_What this task involves_
Each line of the entries that mentions the string "stage" needs to be reported.

_Provided data_
========================

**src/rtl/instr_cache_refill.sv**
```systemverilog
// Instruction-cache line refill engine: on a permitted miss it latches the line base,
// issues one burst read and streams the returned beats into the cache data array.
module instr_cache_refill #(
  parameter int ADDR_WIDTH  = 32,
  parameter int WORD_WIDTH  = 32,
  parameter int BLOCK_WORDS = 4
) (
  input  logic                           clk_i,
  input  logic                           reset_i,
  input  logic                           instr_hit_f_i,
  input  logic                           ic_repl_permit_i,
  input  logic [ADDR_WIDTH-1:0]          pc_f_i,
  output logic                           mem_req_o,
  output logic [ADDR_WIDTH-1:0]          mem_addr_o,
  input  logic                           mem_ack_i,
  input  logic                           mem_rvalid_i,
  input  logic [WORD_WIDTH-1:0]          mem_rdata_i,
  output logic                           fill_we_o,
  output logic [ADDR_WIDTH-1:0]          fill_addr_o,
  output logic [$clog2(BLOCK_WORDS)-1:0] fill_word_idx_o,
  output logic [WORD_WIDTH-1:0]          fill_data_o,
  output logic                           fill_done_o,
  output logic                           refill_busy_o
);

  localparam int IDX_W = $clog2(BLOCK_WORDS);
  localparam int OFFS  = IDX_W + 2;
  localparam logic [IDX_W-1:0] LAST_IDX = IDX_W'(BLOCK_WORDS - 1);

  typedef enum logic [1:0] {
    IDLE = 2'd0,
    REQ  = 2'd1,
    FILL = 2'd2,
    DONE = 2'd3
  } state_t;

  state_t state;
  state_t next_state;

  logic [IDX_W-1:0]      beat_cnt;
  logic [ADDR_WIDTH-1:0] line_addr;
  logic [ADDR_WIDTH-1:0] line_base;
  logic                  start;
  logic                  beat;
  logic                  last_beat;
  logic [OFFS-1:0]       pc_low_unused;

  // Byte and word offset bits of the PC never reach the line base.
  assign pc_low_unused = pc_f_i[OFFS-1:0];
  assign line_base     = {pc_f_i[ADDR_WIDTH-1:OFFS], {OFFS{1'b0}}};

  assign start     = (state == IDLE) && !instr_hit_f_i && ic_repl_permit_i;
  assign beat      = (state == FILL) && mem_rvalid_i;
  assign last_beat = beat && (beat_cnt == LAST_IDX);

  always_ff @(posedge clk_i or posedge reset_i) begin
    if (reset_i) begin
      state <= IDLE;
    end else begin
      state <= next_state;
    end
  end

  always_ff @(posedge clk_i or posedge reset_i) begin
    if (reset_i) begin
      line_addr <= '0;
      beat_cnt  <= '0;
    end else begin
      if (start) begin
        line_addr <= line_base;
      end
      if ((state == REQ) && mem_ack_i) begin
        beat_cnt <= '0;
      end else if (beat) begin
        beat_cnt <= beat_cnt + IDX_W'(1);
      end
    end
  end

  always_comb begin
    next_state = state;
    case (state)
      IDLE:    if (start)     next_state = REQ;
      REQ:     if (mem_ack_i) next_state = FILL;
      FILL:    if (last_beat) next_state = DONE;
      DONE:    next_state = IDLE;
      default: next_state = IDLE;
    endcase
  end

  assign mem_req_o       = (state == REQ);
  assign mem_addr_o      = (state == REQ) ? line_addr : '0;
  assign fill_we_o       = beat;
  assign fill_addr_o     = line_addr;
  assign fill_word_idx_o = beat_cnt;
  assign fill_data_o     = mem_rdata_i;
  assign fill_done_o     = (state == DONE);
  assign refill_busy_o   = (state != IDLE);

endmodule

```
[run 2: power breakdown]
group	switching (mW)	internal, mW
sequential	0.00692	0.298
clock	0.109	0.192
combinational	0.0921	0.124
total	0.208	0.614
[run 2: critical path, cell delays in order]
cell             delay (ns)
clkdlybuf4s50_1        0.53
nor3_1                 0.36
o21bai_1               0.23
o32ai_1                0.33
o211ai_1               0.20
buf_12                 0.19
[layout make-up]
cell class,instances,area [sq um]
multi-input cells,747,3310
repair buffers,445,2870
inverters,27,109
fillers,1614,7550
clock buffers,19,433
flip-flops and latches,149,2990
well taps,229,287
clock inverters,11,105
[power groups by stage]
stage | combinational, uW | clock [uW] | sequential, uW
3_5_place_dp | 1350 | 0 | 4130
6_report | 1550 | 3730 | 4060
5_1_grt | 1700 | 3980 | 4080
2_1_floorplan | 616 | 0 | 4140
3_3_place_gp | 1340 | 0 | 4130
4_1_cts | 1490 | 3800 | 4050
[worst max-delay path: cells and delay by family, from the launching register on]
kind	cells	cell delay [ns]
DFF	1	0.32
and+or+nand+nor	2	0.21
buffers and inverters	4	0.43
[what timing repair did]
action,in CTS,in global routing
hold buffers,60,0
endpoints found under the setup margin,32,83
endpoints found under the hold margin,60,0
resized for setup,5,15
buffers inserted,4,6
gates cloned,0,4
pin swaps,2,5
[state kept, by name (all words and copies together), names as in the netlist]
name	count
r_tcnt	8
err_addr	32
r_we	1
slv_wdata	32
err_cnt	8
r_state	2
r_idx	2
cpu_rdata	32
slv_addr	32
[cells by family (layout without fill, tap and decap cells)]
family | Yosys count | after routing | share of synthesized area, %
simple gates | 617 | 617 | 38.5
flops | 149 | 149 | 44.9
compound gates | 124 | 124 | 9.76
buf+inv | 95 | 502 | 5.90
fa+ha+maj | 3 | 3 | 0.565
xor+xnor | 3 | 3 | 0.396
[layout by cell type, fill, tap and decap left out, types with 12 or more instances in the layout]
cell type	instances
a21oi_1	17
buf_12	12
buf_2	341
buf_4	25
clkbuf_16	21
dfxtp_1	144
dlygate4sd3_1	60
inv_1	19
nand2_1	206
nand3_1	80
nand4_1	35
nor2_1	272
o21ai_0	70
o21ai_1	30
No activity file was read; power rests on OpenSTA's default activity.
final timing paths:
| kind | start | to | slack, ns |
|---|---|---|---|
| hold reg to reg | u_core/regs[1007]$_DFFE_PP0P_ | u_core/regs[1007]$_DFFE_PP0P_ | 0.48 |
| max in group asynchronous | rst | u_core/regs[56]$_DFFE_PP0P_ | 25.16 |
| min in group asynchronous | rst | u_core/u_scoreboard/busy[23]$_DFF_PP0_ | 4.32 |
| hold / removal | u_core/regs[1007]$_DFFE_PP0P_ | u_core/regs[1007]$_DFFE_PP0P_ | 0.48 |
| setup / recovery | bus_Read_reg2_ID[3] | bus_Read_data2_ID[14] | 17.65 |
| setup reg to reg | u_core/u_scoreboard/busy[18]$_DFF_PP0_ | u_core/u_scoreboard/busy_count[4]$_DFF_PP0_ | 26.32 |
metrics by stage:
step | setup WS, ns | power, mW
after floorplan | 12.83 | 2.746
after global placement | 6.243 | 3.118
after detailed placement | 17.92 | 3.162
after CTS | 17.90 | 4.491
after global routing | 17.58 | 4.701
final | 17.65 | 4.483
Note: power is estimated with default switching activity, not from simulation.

========================

_Answer box_
[power groups by stage]
stage | combinational, uW | clock [uW] | sequential, uW
metrics by stage:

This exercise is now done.